§ **Task directions**: Count up the lines below that hold "asynchronous", then give that count by itself.

§ **Excerpted data**:
════

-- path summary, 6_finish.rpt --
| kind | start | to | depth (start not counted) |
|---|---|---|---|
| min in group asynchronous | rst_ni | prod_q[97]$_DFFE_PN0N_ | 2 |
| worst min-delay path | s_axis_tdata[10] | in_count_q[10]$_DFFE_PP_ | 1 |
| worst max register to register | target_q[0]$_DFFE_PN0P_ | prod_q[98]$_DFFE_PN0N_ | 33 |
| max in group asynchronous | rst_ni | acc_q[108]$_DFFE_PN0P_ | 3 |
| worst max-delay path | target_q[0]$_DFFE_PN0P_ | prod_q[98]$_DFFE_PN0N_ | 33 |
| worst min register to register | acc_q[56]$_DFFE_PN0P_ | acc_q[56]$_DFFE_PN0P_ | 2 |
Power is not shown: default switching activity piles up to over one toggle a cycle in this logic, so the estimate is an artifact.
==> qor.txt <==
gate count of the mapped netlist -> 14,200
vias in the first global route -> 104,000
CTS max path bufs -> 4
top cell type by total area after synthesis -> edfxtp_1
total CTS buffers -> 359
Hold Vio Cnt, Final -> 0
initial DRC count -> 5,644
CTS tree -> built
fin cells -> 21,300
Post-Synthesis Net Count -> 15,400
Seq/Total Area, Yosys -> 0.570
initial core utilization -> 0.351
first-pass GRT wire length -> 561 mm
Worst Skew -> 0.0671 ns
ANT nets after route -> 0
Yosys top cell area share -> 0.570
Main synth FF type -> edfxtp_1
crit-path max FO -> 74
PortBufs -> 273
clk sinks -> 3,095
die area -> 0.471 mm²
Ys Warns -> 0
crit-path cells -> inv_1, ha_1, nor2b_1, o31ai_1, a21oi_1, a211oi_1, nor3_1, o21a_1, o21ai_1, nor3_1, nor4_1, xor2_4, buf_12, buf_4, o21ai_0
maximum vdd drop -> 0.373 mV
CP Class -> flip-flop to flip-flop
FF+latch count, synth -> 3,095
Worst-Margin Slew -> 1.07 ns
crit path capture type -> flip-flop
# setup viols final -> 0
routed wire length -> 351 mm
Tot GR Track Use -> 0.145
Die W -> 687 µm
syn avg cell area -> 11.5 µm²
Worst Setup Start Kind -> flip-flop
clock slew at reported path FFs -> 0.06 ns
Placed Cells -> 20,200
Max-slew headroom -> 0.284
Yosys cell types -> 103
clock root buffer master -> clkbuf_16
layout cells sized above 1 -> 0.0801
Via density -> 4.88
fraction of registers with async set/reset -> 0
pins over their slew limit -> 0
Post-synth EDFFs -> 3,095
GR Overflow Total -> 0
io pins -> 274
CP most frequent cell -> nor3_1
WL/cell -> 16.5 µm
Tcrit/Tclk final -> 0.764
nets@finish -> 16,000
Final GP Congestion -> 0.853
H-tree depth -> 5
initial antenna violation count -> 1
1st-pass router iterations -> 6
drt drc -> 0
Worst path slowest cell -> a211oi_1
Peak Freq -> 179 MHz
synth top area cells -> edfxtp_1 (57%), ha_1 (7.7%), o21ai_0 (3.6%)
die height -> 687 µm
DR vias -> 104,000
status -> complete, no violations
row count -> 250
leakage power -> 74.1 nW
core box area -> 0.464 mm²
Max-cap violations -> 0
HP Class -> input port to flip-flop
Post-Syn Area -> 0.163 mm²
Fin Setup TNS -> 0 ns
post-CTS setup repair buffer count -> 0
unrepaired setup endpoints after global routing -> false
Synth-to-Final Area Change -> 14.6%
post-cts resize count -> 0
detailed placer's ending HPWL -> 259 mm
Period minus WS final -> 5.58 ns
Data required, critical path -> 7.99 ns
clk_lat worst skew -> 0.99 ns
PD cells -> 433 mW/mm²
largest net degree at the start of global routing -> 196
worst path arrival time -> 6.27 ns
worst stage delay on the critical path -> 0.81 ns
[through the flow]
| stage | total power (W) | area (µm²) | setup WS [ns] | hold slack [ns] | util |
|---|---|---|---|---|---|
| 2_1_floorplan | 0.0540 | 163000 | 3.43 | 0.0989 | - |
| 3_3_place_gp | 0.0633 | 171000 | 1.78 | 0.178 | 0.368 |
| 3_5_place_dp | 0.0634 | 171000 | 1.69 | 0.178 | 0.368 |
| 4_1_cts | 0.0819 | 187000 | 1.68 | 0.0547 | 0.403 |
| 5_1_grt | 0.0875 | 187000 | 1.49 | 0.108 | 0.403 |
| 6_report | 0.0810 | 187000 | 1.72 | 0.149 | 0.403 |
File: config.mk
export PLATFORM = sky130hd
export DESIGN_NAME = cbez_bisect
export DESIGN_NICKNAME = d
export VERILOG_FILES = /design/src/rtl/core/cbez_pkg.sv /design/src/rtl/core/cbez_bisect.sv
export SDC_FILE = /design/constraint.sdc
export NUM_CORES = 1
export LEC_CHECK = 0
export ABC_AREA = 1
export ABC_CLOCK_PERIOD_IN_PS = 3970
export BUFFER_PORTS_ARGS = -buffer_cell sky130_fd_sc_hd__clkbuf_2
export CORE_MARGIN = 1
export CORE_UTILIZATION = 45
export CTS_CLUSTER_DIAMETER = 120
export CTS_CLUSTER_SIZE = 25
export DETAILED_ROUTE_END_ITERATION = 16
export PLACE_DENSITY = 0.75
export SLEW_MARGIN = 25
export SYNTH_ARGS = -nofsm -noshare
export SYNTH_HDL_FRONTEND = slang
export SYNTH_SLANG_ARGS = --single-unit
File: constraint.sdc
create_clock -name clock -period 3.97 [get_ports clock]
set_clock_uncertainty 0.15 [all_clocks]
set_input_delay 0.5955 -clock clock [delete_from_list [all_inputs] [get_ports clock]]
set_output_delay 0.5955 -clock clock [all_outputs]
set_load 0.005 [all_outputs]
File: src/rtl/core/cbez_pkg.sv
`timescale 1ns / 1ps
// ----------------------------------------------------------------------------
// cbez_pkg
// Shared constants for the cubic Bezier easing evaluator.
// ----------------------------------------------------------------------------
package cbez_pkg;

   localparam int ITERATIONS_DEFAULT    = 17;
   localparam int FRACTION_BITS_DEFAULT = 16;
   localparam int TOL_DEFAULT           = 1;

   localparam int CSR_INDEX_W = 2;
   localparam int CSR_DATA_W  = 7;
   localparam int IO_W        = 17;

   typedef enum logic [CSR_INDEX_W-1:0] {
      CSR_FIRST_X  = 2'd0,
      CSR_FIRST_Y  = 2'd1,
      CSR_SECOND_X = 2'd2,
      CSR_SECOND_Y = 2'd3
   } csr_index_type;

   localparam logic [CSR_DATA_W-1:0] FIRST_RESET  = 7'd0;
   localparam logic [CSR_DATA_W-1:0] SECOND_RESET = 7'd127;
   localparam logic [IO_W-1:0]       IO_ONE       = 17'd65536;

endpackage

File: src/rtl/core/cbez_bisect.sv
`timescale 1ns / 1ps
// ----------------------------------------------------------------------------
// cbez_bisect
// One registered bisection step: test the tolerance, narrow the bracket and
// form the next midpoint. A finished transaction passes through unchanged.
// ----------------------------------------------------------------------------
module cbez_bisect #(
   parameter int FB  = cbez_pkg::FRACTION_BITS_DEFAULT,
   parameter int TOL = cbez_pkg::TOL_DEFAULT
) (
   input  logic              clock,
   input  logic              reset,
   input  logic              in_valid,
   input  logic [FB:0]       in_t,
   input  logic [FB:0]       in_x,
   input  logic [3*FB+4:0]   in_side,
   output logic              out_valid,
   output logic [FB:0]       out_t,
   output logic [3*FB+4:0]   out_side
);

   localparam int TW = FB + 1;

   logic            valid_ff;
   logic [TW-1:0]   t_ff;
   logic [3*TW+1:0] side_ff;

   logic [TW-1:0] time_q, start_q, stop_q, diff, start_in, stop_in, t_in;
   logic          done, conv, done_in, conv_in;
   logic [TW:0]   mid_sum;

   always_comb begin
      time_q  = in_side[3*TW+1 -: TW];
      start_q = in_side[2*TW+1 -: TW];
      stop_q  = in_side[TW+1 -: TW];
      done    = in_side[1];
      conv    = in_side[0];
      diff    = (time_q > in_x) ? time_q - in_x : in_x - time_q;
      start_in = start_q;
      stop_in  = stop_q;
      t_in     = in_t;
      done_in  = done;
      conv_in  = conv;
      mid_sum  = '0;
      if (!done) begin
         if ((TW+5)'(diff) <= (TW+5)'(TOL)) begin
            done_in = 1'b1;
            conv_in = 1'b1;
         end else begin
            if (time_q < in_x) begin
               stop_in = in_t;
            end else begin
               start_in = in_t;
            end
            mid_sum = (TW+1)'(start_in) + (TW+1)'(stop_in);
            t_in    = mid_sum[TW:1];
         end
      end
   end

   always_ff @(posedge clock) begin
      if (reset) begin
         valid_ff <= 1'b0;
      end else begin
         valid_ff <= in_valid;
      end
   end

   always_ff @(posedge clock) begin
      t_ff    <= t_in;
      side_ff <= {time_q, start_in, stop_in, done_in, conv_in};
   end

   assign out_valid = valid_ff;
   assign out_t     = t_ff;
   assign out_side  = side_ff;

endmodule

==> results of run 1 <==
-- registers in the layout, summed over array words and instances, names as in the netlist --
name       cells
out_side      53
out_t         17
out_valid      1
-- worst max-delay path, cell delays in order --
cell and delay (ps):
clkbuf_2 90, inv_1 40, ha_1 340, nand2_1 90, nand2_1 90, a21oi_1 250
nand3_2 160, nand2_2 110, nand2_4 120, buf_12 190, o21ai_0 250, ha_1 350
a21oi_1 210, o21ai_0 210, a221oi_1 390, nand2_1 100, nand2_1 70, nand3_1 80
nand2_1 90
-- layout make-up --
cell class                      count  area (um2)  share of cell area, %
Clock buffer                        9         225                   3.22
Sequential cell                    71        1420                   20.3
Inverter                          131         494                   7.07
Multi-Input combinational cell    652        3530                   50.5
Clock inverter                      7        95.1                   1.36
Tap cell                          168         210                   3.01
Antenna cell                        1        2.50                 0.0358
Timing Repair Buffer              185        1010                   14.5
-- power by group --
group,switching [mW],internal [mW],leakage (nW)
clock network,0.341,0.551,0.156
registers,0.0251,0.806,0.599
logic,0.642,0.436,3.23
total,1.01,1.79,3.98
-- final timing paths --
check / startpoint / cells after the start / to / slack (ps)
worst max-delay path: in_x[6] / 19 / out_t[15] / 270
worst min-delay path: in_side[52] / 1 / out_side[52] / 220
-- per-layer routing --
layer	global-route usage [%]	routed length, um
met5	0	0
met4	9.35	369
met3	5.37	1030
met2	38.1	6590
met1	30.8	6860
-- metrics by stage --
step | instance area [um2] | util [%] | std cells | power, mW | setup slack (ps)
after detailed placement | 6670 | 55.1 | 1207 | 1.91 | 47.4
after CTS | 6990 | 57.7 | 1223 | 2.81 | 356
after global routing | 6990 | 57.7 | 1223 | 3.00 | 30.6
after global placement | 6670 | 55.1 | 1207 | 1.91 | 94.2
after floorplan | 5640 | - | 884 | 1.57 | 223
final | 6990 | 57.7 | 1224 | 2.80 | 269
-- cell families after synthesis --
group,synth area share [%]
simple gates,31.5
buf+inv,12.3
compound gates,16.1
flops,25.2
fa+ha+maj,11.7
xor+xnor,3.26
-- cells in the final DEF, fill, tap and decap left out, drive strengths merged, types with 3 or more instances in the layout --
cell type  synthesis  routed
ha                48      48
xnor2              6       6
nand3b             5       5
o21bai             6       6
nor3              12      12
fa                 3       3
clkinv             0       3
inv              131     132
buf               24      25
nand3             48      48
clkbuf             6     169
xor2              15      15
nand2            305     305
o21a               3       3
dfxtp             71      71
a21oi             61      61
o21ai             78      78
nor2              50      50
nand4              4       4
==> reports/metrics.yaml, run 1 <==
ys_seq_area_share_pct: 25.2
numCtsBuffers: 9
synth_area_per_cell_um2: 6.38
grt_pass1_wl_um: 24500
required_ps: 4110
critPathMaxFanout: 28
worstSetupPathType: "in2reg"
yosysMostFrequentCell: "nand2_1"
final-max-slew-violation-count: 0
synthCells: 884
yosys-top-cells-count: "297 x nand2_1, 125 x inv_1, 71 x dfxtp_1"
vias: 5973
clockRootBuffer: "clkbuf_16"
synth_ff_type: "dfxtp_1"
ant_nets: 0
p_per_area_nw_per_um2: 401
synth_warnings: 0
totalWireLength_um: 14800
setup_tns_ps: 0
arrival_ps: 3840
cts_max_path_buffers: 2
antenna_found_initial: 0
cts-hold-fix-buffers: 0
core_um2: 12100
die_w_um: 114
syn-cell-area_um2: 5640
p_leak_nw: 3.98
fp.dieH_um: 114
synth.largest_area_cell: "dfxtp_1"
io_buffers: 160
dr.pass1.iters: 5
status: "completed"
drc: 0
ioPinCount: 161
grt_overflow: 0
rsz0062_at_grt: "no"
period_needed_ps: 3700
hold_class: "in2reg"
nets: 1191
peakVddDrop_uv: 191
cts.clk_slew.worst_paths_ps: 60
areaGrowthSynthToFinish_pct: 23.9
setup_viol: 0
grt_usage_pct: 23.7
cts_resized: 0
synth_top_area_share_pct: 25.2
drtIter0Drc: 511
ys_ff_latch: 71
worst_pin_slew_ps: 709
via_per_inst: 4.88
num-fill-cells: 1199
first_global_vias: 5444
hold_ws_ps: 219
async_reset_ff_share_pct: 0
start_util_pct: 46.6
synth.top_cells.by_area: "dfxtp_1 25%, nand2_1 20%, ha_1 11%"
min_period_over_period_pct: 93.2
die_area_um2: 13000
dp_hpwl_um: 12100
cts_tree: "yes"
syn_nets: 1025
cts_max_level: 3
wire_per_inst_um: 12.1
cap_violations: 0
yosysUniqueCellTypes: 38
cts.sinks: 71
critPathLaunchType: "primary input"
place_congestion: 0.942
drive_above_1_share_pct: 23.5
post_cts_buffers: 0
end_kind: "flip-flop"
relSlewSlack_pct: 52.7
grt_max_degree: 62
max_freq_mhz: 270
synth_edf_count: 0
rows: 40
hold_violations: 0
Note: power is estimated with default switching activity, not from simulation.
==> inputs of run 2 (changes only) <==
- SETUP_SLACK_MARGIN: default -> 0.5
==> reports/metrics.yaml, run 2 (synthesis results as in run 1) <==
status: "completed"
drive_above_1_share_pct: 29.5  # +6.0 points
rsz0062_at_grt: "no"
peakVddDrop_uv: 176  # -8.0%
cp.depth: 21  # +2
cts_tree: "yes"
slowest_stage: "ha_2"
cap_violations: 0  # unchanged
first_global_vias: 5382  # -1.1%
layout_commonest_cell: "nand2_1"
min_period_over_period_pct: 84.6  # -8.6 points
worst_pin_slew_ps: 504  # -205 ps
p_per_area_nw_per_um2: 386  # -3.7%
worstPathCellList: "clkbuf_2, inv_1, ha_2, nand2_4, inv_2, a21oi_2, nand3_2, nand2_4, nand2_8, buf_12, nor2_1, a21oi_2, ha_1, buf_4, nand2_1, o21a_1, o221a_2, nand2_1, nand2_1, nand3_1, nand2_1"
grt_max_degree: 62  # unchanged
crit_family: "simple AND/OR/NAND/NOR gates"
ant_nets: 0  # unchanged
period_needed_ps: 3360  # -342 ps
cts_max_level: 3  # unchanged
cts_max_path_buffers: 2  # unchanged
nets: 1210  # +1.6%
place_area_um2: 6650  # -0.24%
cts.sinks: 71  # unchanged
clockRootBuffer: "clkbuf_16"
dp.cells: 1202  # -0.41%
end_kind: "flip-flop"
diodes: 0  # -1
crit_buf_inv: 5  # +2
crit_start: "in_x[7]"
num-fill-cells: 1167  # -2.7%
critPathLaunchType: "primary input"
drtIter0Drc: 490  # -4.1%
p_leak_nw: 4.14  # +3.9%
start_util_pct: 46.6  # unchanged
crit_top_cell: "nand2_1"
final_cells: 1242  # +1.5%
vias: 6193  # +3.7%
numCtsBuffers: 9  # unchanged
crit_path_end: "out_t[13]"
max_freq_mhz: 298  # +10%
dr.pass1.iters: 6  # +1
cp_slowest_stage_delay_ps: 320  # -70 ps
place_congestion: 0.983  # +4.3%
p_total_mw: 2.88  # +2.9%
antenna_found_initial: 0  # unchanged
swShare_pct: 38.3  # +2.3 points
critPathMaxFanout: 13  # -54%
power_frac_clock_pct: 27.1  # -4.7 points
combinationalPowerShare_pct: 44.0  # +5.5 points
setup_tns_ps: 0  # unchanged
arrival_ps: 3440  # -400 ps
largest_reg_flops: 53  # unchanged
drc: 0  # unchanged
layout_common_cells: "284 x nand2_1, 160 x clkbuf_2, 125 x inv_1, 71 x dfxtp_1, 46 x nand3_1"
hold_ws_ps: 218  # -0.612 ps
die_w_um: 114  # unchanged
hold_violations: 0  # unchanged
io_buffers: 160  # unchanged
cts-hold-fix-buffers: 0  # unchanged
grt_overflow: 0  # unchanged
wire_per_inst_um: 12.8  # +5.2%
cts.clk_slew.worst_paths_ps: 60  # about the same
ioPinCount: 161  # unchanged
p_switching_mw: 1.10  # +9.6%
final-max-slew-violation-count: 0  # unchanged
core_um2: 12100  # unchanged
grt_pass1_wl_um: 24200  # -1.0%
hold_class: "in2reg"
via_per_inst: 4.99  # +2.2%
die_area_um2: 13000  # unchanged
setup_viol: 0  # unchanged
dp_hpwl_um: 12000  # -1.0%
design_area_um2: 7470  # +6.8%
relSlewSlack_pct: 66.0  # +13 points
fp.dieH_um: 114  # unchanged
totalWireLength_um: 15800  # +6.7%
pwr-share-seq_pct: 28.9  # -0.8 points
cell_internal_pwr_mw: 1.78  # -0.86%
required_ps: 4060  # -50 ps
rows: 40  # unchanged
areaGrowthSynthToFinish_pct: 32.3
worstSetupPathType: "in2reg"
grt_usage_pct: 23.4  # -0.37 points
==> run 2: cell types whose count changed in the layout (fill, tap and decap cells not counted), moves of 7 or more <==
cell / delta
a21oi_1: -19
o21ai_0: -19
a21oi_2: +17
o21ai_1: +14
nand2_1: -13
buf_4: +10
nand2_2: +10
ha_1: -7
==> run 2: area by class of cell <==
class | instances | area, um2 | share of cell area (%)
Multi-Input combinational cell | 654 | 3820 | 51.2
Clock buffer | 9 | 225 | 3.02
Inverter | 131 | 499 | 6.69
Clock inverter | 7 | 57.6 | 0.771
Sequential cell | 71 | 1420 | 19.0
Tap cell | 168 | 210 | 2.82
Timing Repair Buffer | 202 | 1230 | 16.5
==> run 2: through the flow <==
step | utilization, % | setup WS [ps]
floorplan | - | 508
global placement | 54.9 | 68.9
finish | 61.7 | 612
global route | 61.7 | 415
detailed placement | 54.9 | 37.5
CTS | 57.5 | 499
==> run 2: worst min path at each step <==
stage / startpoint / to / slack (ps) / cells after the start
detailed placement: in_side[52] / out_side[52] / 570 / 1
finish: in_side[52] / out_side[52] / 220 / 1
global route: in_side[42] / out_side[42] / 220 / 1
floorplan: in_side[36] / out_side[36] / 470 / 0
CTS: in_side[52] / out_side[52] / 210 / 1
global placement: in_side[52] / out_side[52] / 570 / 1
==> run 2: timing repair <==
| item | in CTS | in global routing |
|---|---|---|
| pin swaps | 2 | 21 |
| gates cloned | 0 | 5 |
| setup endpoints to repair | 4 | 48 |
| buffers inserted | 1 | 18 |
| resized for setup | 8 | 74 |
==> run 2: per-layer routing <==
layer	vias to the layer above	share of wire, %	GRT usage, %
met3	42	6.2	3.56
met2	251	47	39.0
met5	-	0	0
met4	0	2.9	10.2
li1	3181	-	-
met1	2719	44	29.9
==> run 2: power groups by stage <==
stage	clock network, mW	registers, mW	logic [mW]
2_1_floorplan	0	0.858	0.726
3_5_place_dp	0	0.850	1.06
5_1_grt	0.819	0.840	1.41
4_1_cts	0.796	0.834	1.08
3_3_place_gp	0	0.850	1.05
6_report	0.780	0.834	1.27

════

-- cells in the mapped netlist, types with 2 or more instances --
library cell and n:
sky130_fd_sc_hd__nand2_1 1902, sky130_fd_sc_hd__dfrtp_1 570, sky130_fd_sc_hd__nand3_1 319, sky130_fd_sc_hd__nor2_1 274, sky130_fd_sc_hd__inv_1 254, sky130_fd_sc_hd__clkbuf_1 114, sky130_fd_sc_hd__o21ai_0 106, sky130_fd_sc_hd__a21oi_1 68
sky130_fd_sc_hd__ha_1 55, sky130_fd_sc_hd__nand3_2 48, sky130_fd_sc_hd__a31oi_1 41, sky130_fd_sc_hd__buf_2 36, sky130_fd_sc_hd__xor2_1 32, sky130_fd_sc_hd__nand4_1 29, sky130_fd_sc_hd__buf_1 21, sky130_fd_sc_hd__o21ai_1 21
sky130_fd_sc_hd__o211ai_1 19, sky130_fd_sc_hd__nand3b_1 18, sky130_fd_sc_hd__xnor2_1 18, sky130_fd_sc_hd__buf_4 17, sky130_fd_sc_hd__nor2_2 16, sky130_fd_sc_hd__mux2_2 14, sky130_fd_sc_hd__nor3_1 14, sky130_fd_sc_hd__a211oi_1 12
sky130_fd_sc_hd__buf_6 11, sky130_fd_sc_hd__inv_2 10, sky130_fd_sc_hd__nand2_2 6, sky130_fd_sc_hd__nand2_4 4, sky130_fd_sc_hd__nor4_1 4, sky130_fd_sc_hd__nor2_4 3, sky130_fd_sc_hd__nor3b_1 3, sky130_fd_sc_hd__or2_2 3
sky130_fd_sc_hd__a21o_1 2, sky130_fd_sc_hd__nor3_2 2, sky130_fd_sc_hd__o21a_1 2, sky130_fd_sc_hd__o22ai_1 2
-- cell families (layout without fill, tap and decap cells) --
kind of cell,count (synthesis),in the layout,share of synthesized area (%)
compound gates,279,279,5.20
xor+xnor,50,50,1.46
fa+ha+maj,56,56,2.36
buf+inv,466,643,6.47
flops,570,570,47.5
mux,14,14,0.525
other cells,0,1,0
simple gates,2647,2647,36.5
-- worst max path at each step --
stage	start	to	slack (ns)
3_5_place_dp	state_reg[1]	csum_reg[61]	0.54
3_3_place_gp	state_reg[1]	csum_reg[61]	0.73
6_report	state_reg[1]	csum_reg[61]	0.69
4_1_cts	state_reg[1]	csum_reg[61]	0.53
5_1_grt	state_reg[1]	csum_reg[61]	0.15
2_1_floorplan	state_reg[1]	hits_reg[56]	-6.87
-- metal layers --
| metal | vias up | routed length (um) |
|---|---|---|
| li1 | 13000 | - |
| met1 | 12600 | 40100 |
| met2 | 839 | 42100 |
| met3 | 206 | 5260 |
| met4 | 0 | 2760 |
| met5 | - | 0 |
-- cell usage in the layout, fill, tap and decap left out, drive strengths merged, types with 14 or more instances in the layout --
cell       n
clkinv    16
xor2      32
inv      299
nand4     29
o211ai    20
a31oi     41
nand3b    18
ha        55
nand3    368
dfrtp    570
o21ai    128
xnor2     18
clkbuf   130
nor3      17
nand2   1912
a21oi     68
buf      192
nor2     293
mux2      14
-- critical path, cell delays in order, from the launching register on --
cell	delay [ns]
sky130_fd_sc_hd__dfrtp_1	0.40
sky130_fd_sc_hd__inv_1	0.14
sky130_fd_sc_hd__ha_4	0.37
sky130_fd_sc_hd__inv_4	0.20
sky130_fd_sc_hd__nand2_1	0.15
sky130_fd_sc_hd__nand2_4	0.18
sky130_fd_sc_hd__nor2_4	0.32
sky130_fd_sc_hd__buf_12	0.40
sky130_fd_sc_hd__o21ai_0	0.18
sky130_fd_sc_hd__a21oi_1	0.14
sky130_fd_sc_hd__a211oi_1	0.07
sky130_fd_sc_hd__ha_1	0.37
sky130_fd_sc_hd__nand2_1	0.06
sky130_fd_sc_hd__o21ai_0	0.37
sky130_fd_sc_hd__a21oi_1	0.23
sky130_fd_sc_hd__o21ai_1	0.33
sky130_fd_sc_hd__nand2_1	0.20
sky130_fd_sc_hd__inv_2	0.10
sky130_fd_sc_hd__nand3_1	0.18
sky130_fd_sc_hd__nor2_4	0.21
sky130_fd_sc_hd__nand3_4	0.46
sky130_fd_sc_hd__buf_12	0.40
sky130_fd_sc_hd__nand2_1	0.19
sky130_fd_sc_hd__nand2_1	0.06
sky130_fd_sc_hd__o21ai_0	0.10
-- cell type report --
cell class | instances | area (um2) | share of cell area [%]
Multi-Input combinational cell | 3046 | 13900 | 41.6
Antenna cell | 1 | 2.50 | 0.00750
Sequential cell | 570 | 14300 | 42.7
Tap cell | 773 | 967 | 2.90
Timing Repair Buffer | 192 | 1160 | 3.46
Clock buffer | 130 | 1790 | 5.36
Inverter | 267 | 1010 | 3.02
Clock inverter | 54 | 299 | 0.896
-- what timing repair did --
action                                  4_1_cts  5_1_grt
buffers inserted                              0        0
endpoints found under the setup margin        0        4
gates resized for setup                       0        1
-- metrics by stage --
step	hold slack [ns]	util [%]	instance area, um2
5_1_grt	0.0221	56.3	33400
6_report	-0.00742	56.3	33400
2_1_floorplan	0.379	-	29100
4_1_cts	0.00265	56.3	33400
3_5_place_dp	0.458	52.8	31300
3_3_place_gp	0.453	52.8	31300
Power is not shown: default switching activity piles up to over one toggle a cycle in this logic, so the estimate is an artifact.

════

§ **Answer space**: 2